Copy each line in the data that includes the word "simulation".

Collected data

++++++++

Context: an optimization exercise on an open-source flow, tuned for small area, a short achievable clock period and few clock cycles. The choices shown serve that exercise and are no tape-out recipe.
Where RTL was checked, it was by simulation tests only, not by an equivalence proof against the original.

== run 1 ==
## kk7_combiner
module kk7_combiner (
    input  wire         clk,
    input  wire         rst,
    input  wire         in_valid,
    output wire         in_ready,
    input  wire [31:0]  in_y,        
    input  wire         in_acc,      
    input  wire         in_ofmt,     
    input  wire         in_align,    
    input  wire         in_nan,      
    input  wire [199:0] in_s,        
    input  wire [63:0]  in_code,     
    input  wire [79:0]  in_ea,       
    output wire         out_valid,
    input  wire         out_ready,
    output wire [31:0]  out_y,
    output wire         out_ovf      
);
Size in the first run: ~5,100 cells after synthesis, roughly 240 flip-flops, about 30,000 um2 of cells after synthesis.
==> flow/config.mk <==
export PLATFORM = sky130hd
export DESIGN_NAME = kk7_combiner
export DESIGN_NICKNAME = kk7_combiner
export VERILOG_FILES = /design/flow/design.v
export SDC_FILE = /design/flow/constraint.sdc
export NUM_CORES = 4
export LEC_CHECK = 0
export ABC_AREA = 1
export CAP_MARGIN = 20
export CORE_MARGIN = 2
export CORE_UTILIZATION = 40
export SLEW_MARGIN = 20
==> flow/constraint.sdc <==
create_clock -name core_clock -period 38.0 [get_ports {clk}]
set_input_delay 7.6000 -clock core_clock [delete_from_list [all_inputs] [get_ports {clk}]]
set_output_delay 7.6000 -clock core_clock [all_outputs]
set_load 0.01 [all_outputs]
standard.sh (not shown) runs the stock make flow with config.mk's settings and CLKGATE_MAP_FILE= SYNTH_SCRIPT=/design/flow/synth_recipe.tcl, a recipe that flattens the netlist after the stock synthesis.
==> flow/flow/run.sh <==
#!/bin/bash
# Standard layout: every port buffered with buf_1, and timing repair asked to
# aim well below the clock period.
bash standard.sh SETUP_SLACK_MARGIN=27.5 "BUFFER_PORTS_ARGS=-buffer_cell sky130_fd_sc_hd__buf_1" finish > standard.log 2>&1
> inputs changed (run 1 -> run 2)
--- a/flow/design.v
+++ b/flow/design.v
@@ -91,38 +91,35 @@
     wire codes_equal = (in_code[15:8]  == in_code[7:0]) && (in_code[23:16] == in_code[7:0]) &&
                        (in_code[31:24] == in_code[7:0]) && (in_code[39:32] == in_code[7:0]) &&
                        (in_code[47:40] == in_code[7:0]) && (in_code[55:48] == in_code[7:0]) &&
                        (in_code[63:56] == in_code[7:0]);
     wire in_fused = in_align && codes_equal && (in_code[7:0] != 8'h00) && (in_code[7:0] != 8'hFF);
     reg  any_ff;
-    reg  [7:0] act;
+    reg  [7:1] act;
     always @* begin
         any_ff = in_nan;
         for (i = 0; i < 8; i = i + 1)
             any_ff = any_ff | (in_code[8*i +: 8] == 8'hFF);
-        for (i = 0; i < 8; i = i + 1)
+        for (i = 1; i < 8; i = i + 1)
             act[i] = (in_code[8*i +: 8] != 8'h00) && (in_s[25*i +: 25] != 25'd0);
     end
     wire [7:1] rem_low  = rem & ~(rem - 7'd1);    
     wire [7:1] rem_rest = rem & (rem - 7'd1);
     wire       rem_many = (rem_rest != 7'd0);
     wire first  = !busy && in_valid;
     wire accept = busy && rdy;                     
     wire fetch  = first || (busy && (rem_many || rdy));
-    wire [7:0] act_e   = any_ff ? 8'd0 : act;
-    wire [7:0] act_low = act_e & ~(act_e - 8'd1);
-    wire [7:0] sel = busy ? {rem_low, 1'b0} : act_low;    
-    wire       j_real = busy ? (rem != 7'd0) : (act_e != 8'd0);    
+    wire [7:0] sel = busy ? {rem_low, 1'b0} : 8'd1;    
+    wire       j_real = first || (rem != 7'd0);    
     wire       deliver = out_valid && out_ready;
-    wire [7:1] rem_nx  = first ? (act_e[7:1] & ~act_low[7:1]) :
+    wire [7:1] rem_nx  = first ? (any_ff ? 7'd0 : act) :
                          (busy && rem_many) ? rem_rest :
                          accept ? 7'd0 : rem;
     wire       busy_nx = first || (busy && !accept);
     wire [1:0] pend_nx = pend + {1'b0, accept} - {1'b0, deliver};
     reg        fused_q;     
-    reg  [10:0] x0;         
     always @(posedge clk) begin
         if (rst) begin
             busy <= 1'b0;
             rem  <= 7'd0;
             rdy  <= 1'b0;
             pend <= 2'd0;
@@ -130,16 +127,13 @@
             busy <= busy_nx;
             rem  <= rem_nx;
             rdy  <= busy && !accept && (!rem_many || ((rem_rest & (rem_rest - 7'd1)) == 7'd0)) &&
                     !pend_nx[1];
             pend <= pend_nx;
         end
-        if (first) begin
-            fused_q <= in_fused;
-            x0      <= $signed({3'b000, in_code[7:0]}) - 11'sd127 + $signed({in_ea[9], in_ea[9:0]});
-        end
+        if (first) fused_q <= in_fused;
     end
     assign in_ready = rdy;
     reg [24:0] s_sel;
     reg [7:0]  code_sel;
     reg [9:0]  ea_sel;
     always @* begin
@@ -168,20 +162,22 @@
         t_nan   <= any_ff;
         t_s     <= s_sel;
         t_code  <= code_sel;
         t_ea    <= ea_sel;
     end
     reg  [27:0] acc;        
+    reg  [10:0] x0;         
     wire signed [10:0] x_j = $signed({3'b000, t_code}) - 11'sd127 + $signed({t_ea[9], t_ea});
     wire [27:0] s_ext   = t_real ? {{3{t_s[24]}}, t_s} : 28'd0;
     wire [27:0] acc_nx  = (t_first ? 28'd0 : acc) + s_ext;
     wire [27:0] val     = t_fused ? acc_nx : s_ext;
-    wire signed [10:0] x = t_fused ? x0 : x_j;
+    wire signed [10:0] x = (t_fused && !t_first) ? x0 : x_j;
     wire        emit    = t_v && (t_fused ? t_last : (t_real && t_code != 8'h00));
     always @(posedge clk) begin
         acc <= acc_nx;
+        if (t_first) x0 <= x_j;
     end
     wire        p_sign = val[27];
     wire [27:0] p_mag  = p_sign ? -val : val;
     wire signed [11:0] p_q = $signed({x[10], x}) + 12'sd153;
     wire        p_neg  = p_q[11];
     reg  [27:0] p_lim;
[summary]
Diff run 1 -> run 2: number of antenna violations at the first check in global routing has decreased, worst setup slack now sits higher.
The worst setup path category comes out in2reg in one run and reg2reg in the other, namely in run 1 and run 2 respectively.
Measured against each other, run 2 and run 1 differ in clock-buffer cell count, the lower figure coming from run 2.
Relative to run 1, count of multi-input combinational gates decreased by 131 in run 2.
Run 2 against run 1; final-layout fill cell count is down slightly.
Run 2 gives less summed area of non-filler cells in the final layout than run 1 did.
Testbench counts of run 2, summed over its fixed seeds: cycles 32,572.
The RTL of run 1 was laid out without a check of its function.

++++++++

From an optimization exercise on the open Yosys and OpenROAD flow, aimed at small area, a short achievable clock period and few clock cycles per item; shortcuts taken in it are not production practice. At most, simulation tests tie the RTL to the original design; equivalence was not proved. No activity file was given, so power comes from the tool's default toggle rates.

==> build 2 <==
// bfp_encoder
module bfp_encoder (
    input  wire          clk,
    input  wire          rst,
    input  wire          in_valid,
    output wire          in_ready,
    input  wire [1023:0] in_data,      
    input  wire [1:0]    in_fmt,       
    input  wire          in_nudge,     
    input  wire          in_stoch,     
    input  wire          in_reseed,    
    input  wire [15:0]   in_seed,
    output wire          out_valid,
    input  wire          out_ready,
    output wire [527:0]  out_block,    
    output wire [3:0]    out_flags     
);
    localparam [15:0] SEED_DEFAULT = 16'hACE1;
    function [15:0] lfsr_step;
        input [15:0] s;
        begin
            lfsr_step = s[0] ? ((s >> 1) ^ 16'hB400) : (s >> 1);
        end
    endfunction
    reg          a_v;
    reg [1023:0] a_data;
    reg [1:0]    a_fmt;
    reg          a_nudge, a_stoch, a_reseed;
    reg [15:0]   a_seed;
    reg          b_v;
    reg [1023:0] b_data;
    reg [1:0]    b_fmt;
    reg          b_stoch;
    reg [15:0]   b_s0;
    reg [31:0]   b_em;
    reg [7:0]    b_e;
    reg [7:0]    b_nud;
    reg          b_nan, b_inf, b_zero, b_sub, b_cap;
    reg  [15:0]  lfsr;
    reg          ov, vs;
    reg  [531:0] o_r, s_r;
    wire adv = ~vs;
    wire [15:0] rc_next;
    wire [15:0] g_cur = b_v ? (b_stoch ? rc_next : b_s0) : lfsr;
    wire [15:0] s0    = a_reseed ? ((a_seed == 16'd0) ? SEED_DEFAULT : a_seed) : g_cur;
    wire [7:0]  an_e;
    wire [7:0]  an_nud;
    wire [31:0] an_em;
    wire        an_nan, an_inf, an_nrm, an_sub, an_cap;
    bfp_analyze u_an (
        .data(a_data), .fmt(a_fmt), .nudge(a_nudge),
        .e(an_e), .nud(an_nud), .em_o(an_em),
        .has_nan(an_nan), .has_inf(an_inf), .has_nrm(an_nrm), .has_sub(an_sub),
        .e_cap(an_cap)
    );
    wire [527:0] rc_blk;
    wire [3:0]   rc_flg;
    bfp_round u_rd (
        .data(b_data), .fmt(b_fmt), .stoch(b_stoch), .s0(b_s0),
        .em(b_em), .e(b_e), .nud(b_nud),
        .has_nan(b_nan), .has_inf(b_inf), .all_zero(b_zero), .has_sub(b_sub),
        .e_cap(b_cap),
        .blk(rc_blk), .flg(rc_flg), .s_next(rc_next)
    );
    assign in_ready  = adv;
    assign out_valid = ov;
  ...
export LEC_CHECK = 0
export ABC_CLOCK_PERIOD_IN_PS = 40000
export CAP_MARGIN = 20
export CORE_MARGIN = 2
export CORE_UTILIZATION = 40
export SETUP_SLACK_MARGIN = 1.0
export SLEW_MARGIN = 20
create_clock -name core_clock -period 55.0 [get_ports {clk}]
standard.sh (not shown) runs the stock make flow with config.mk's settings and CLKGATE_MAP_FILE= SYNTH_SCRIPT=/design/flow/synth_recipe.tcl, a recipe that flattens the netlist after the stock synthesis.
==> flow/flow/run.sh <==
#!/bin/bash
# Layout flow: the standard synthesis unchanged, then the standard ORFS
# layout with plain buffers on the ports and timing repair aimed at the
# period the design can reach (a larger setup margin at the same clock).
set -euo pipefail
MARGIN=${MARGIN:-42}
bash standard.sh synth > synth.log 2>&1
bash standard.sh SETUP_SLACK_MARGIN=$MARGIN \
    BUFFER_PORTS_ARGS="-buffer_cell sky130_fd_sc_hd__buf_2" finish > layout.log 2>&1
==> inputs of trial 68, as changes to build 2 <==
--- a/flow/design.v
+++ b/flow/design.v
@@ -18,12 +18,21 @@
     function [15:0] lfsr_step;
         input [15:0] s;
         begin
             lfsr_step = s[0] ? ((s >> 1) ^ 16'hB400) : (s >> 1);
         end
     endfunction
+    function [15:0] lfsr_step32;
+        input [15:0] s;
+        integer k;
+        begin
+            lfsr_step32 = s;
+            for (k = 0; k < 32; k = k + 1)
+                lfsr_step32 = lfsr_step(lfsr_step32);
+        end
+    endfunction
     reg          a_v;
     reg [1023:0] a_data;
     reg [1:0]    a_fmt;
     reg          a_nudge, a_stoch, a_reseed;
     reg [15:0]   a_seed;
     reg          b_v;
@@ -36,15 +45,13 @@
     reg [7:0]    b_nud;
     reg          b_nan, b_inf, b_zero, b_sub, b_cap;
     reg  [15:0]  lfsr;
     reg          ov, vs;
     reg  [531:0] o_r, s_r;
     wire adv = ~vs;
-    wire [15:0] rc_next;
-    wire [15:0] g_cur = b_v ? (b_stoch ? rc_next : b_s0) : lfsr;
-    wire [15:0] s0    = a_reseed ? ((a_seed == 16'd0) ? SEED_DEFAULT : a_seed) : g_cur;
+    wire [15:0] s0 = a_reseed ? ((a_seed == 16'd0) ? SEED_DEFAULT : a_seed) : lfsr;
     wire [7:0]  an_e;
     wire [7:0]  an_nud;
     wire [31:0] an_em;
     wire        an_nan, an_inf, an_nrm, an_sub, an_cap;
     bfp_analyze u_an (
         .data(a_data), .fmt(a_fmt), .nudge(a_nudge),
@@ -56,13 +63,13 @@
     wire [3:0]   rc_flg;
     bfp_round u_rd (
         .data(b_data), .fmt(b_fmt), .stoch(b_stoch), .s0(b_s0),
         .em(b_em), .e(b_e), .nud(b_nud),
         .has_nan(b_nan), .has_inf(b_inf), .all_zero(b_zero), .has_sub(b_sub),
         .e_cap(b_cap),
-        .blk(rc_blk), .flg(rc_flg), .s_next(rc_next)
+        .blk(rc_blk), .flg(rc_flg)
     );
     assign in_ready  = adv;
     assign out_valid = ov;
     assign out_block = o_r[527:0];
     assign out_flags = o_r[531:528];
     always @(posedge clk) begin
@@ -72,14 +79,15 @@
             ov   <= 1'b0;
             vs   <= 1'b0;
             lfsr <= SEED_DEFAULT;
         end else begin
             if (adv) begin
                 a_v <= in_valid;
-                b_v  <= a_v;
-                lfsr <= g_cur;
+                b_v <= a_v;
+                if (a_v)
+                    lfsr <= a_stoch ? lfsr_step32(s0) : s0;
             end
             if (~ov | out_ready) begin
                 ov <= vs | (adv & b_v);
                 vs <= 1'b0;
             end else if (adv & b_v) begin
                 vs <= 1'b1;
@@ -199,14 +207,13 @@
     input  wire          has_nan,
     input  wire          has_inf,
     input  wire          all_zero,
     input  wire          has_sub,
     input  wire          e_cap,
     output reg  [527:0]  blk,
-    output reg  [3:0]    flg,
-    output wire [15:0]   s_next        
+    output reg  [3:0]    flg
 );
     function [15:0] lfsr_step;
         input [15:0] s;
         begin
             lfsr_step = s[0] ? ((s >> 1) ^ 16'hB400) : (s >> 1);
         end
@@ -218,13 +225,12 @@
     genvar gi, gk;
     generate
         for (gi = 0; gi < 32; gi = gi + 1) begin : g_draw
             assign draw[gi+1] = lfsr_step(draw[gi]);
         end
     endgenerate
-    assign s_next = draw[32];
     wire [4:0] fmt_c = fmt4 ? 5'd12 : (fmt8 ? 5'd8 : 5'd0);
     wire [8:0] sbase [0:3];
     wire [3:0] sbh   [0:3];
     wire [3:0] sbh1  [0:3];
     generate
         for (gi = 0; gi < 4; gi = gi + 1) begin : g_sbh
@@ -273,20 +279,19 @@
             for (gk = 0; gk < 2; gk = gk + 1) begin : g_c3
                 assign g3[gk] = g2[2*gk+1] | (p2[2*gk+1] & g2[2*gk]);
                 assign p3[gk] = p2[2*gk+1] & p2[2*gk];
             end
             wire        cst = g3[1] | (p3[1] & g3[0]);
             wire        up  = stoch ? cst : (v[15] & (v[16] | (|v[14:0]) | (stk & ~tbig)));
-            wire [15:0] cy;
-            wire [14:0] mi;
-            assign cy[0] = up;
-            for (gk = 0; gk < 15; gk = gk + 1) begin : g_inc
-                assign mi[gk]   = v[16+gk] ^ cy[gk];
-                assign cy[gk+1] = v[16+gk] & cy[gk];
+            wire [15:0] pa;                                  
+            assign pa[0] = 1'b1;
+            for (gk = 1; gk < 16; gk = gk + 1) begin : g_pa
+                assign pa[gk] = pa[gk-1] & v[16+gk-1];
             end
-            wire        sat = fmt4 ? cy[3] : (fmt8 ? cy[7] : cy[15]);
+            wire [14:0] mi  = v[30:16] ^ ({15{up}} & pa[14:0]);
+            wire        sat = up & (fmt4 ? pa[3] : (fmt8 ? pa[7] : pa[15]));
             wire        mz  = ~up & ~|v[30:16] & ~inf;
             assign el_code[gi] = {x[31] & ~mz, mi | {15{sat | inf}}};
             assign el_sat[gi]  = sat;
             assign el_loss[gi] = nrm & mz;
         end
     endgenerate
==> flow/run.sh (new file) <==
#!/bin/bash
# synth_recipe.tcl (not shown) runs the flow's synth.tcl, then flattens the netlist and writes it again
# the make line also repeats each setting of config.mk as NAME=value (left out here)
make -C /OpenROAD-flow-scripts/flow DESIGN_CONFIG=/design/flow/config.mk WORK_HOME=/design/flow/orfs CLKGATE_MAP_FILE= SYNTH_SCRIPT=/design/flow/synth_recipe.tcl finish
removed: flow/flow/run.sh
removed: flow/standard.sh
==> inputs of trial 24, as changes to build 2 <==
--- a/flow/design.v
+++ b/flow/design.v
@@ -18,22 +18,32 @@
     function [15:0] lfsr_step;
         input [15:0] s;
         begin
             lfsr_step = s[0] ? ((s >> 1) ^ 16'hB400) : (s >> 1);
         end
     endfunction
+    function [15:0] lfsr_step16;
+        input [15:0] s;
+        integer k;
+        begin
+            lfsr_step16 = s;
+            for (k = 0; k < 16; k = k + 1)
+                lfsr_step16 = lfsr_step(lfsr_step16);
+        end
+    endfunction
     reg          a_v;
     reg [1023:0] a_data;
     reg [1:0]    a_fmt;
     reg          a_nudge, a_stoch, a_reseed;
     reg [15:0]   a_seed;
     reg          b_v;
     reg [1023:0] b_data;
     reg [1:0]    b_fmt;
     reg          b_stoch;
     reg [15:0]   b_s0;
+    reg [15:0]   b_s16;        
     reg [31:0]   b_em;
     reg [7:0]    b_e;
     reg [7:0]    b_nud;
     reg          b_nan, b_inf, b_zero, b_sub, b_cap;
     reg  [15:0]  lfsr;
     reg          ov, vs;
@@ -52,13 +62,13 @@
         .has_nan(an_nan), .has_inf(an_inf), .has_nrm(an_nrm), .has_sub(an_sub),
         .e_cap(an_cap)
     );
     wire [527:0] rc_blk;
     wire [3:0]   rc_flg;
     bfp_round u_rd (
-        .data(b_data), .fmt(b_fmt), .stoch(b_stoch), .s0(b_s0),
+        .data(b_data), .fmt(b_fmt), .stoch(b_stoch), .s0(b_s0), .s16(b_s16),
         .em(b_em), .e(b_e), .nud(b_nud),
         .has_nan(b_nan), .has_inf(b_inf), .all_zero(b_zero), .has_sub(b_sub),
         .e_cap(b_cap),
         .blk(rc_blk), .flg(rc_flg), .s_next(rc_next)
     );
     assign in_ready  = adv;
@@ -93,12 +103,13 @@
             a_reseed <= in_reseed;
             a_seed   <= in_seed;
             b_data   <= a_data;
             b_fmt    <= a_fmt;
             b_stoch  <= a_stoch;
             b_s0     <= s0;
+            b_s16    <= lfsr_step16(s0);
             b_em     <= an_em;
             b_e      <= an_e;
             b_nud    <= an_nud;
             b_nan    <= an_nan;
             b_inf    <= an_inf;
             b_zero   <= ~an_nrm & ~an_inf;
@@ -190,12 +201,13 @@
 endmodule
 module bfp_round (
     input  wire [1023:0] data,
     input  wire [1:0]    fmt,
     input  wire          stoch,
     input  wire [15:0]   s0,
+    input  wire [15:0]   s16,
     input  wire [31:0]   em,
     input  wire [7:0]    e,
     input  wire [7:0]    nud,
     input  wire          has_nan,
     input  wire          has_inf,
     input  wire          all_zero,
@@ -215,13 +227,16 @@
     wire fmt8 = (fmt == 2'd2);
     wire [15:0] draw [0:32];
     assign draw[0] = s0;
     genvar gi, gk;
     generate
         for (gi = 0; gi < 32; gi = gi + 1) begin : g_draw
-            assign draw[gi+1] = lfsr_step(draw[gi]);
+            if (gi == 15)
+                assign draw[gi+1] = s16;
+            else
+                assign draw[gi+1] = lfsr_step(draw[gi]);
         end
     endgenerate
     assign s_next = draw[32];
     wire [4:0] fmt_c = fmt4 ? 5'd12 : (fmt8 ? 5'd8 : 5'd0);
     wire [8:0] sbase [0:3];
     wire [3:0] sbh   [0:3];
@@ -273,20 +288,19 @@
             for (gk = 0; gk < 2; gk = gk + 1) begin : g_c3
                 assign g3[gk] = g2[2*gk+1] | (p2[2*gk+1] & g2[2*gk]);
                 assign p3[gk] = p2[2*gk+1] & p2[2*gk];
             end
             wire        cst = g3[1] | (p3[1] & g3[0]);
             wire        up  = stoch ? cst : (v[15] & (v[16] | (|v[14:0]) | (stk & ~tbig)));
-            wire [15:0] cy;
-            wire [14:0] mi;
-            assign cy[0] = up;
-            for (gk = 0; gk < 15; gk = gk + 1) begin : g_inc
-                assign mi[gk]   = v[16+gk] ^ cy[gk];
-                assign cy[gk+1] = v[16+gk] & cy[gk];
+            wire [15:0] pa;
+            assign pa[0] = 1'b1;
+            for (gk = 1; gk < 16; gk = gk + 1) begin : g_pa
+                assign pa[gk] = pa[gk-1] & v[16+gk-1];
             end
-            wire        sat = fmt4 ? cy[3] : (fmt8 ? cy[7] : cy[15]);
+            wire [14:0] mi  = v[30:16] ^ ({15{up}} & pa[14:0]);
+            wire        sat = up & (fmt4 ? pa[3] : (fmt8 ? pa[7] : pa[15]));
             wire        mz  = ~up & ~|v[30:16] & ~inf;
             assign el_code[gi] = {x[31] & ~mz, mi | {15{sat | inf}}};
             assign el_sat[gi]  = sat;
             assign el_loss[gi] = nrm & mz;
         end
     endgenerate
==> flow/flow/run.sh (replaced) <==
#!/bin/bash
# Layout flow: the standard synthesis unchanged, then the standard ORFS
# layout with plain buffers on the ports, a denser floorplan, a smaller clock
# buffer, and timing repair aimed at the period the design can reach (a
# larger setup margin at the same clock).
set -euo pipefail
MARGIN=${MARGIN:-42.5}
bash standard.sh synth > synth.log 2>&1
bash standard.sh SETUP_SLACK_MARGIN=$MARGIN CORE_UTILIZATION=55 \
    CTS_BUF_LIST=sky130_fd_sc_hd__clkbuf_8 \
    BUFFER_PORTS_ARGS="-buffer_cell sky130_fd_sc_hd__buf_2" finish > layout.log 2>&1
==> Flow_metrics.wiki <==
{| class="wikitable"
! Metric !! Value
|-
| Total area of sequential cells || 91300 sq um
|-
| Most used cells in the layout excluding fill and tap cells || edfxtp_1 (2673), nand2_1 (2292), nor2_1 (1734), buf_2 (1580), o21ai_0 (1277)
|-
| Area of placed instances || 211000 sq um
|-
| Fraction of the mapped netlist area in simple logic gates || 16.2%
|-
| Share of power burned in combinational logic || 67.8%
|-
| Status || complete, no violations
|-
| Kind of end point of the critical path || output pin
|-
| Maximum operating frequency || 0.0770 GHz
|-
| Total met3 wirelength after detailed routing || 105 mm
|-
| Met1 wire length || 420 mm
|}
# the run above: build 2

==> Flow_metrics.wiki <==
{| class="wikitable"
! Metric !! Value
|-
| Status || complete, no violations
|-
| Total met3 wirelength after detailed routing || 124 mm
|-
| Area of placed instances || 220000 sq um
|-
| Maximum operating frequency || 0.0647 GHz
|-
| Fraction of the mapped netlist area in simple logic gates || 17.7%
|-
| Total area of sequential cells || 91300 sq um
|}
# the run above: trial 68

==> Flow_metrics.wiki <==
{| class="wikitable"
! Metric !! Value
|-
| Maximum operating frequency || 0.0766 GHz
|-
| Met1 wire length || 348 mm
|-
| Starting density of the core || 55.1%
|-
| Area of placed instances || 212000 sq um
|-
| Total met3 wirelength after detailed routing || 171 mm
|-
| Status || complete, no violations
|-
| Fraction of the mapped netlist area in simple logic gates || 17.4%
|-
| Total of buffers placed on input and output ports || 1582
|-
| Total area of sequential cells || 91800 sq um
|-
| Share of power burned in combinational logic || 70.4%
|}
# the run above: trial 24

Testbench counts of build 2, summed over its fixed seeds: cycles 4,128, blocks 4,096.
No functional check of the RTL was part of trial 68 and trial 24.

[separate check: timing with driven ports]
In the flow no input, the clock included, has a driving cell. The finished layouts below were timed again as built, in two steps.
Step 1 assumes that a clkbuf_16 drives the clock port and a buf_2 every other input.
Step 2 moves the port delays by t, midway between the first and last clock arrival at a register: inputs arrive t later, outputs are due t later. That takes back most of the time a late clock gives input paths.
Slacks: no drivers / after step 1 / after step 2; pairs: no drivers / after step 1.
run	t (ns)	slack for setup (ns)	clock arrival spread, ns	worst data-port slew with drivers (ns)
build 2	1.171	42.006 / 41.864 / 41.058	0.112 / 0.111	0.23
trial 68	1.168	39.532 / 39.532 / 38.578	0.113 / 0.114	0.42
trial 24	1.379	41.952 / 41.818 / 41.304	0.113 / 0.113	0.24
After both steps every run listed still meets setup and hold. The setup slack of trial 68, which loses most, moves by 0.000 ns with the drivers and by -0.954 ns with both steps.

++++++++

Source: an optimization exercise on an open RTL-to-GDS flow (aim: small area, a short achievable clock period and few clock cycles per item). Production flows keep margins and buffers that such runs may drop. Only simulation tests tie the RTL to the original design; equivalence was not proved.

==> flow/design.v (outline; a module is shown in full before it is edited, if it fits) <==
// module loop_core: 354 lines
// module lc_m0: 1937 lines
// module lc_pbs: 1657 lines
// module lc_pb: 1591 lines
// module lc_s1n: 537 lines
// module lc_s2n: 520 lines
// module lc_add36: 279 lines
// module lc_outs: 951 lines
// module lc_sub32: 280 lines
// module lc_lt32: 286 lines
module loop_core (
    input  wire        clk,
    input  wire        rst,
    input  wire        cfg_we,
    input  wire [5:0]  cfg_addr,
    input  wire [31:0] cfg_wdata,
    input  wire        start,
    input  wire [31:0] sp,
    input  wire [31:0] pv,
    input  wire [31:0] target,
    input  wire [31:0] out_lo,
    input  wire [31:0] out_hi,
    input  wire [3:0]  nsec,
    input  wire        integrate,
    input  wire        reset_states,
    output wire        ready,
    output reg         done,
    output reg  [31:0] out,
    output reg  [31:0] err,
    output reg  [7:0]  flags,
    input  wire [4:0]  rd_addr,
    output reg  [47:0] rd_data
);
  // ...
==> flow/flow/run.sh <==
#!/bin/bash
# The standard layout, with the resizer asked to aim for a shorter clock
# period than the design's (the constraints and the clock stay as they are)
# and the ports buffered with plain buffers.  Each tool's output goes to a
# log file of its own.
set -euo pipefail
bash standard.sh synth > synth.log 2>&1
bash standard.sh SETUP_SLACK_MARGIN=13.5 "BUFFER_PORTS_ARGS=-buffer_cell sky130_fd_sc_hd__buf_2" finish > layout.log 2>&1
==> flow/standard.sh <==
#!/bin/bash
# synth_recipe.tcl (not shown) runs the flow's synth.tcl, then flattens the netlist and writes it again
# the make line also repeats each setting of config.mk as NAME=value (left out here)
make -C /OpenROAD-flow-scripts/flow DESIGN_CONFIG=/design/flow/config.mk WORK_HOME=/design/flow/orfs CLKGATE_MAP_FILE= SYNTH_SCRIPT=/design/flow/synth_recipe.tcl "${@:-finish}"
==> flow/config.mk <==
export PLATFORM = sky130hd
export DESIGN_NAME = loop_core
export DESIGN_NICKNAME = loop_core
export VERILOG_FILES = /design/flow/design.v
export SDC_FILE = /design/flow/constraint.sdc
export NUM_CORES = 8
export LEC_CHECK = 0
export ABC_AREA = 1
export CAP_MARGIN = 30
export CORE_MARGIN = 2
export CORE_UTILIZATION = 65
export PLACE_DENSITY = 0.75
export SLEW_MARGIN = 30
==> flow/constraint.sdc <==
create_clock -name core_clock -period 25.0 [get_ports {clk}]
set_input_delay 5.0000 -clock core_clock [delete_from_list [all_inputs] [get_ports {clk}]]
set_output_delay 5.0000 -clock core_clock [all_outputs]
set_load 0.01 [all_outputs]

++++++++

Solution to the exercise:
Where RTL was checked, it was by simulation tests only, not by an equivalence proof against the original.
From an optimization exercise on the open Yosys and OpenROAD flow, aimed at small area, a short achievable clock period and few clock cycles per item; shortcuts taken in it are not production practice. At most, simulation tests tie the RTL to the original design; equivalence was not proved. No activity file was given, so power comes from the tool's default toggle rates.
Source: an optimization exercise on an open RTL-to-GDS flow (aim: small area, a short achievable clock period and few clock cycles per item). Production flows keep margins and buffers that such runs may drop. Only simulation tests tie the RTL to the original design; equivalence was not proved.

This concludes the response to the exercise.